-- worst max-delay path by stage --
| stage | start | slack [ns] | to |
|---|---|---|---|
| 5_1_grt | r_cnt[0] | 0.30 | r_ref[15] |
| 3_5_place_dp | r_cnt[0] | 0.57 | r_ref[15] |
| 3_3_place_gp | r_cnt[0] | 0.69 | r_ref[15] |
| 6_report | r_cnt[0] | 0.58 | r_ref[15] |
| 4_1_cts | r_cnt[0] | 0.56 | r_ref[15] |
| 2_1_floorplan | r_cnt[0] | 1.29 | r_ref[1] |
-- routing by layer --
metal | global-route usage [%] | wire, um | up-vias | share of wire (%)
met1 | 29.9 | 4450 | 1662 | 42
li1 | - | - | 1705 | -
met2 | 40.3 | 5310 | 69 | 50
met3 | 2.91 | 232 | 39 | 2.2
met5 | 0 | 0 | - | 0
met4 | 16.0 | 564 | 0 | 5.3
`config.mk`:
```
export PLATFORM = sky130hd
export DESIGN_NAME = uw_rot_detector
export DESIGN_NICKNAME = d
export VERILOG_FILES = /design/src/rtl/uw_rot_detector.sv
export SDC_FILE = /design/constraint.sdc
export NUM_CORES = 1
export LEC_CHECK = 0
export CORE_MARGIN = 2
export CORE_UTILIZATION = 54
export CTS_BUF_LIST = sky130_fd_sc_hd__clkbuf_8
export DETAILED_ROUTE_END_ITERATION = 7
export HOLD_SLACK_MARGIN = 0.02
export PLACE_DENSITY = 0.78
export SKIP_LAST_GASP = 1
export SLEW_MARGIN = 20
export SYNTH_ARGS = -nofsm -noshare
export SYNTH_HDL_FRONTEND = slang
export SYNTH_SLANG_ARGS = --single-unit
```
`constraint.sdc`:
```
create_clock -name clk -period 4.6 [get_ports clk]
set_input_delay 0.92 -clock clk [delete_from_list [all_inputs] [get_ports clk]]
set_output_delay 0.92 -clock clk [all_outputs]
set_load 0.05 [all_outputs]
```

━━━━

Each line that holds the word "stage" should be extracted from the records.

-- worst max-delay path by stage --
| stage | start | slack [ns] | to |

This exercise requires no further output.